WHAT IS EXPECTED:
When the word "latches" shows up in a line of the records below, copy that line.

ENTRIES SUPPLIED:
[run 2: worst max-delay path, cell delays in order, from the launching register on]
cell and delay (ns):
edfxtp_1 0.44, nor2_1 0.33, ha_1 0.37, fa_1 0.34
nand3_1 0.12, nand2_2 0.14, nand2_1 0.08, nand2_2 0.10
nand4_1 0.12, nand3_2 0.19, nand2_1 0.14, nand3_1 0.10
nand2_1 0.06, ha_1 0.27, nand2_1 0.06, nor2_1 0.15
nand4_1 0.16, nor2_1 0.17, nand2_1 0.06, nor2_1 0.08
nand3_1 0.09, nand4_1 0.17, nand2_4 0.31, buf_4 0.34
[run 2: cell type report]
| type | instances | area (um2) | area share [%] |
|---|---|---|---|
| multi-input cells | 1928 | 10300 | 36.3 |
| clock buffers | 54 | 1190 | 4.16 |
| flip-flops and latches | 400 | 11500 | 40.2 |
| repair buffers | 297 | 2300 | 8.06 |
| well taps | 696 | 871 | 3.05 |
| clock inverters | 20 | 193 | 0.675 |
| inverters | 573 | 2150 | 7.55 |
$ cat src/rtl/core/bpc_pkg.sv
// Package for the barometric pressure compensation block.
// Holds shared constants, types and helper functions; no dependencies.
package bpc_pkg;

   localparam int OVERSAMPLING = 3;
   localparam int OSS          = OVERSAMPLING & 3;

   localparam int DIV_STEPS = 32;
   localparam int SIDE_W    = 64;
   localparam int ADDR_W    = 5;

   localparam logic [31:0] B7_SCALE   = 32'(50000 >> OSS);
   localparam logic [31:0] K_4000     = 32'd4000;
   localparam logic [31:0] K_3038     = 32'd3038;
   localparam logic [31:0] K_M7357    = 32'hFFFF_E343;
   localparam logic [31:0] K_3791     = 32'd3791;
   localparam logic [31:0] K_32768    = 32'd32768;
   localparam logic [31:0] K_SIGN     = 32'h8000_0000;
   localparam logic [31:0] P_MAX      = 32'd262143;
   localparam logic [31:0] T_MIN      = 32'hFFFF_8000;
   localparam logic [31:0] T_MAX      = 32'd32767;

   localparam logic [2:0] REG_AC1   = 3'd0;
   localparam logic [2:0] REG_AC2   = 3'd1;
   localparam logic [2:0] REG_AC3   = 3'd2;
   localparam logic [2:0] REG_AC4   = 3'd3;
   localparam logic [2:0] REG_AC5   = 3'd4;
   localparam logic [2:0] REG_AC6   = 3'd5;
   localparam logic [2:0] REG_B1_B2 = 3'd6;
   localparam logic [2:0] REG_MC_MD = 3'd7;

   typedef struct packed {
      logic [15:0] ac1;
      logic [15:0] ac2;
      logic [15:0] ac3;
      logic [15:0] ac4;
      logic [15:0] ac5;
      logic [15:0] ac6;
      logic [31:0] b1_b2;
      logic [31:0] mc_md;
   } coef_type;

   typedef struct packed {
      logic              valid;
      logic [31:0]       num;
      logic [31:0]       den;
      logic [SIDE_W-1:0] side;
   } div_req_type;

   typedef struct packed {
      logic              valid;
      logic [31:0]       quo;
      logic [SIDE_W-1:0] side;
   } div_rsp_type;

   // Sideband carried through the temperature divider.
   typedef struct packed {
      logic [31:0] x1;
      logic [18:0] up;
      logic        neg;
      logic        err;
   } side1_type;

   // Sideband carried through the pressure divider.
   typedef struct packed {
      logic [15:0] temp;
      logic        halved;
      logic        err;
   } side2_type;

   function automatic logic [31:0] sx16(input logic [15:0] v);
      return {{16{v[15]}}, v};
   endfunction

   function automatic logic [31:0] asr(input logic [31:0] v, input int n);
      return 32'($signed(v) >>> n);
   endfunction

endpackage
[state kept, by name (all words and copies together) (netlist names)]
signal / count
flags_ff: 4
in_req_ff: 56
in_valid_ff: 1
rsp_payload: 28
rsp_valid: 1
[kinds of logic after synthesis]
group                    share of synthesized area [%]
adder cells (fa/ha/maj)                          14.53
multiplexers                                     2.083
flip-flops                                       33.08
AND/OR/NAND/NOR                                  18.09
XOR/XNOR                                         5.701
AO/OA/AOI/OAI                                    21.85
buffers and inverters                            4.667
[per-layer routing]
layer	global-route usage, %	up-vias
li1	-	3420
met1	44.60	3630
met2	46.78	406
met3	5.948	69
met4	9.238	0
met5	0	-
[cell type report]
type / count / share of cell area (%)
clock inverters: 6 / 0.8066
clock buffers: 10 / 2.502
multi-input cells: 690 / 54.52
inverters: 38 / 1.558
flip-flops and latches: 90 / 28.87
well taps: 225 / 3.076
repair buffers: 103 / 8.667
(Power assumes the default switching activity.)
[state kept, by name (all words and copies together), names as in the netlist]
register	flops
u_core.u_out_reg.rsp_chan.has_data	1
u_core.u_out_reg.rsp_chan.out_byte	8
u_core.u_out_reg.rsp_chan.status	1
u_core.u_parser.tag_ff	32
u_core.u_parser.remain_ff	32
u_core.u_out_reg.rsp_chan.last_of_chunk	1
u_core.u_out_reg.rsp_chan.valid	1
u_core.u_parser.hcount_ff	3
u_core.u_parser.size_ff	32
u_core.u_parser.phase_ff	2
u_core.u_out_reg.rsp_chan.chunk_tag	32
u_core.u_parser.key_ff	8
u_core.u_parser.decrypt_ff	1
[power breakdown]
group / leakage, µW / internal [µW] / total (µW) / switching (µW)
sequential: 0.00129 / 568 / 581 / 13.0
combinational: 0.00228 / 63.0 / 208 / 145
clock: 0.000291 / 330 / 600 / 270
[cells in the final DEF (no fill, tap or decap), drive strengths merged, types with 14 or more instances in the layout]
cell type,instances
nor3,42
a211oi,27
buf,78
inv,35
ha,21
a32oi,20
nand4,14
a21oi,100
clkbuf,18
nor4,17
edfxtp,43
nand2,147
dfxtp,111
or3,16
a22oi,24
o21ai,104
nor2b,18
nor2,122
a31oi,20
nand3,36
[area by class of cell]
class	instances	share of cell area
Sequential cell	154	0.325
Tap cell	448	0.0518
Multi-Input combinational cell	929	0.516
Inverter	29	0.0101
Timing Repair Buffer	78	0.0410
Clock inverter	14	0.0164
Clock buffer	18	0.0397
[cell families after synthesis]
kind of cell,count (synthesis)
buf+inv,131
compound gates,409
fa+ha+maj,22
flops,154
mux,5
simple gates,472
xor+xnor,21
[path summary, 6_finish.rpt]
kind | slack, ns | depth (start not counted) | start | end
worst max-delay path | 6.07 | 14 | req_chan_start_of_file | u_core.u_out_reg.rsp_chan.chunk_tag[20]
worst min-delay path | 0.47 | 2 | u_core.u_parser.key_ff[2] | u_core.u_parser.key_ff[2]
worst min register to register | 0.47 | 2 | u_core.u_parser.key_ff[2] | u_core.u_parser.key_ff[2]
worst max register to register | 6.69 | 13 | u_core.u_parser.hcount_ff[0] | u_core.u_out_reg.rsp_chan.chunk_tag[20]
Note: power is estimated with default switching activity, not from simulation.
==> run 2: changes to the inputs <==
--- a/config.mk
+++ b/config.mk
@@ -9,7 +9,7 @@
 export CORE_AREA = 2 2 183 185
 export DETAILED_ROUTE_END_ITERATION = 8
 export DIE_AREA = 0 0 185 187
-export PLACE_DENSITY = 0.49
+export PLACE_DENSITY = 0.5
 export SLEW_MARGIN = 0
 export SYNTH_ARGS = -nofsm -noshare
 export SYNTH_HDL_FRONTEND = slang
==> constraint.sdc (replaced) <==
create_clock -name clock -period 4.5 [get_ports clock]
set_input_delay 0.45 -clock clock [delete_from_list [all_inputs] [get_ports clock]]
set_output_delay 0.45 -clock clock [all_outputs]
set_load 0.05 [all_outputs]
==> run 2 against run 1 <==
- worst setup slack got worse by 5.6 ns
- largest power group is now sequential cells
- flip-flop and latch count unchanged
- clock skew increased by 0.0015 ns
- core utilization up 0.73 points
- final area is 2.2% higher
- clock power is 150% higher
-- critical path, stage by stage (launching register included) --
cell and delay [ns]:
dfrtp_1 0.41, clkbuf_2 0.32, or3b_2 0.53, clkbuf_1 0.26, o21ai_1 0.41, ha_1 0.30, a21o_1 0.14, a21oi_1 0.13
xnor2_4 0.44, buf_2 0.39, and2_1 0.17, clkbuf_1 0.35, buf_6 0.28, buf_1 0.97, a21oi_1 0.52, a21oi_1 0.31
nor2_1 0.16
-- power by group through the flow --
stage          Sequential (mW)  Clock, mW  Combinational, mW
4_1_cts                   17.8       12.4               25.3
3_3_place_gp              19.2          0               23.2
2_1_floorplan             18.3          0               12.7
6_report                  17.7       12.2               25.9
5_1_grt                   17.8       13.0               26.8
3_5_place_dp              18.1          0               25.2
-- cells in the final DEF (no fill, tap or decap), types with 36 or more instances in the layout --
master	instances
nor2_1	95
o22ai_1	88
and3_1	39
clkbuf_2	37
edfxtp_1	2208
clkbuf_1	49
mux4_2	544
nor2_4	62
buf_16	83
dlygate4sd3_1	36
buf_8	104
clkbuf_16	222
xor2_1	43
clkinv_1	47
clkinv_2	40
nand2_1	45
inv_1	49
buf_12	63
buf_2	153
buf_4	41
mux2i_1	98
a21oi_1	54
File: config.mk
export PLATFORM = sky130hd
export DESIGN_NAME = blmm_ram
export DESIGN_NICKNAME = d
export VERILOG_FILES = /design/src/blmm_ram.sv
export SDC_FILE = /design/constraint.sdc
export NUM_CORES = 1
export LEC_CHECK = 0
export BUFFER_PORTS_ARGS = -buffer_cell sky130_fd_sc_hd__buf_2
export CORE_ASPECT_RATIO = 1.2
export CORE_MARGIN = 10
export CORE_UTILIZATION = 36
export CTS_BUF_LIST = sky130_fd_sc_hd__clkbuf_4
export DETAILED_ROUTE_END_ITERATION = 10
export MAX_ROUTING_LAYER = met4
export SETUP_SLACK_MARGIN = 0.1
export SLEW_MARGIN = 10
export SYNTH_ARGS = -nofsm -noshare
export SYNTH_HDL_FRONTEND = slang
export SYNTH_SLANG_ARGS = --single-unit
File: constraint.sdc
create_clock -name clk -period 2.17 [get_ports clk]
set_input_delay 0.651 -clock clk [delete_from_list [all_inputs] [get_ports clk]]
set_output_delay 0.651 -clock clk [all_outputs]
set_load 0.02 [all_outputs]
File: src/blmm_ram.sv
// Generic single write port, single read port RAM with registered read.
// No dependencies.
module blmm_ram #(
  parameter int WIDTH = 8,
  parameter int DEPTH = 8
) (
  input  logic                                  clk,
  input  logic                                  we,
  input  logic [((DEPTH > 1) ? $clog2(DEPTH) : 1)-1:0] waddr,
  input  logic [WIDTH-1:0]                      wdata,
  input  logic [((DEPTH > 1) ? $clog2(DEPTH) : 1)-1:0] raddr,
  output logic [WIDTH-1:0]                      rdata
);

  logic [WIDTH-1:0] mem [DEPTH];

  always_ff @(posedge clk) begin
    if (we) begin
      mem[waddr] <= wdata;
    end
    rdata <= mem[raddr];
  end

endmodule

TASK RESPONSE:
| flip-flops and latches | 400 | 11500 | 40.2 |
flip-flops and latches: 90 / 28.87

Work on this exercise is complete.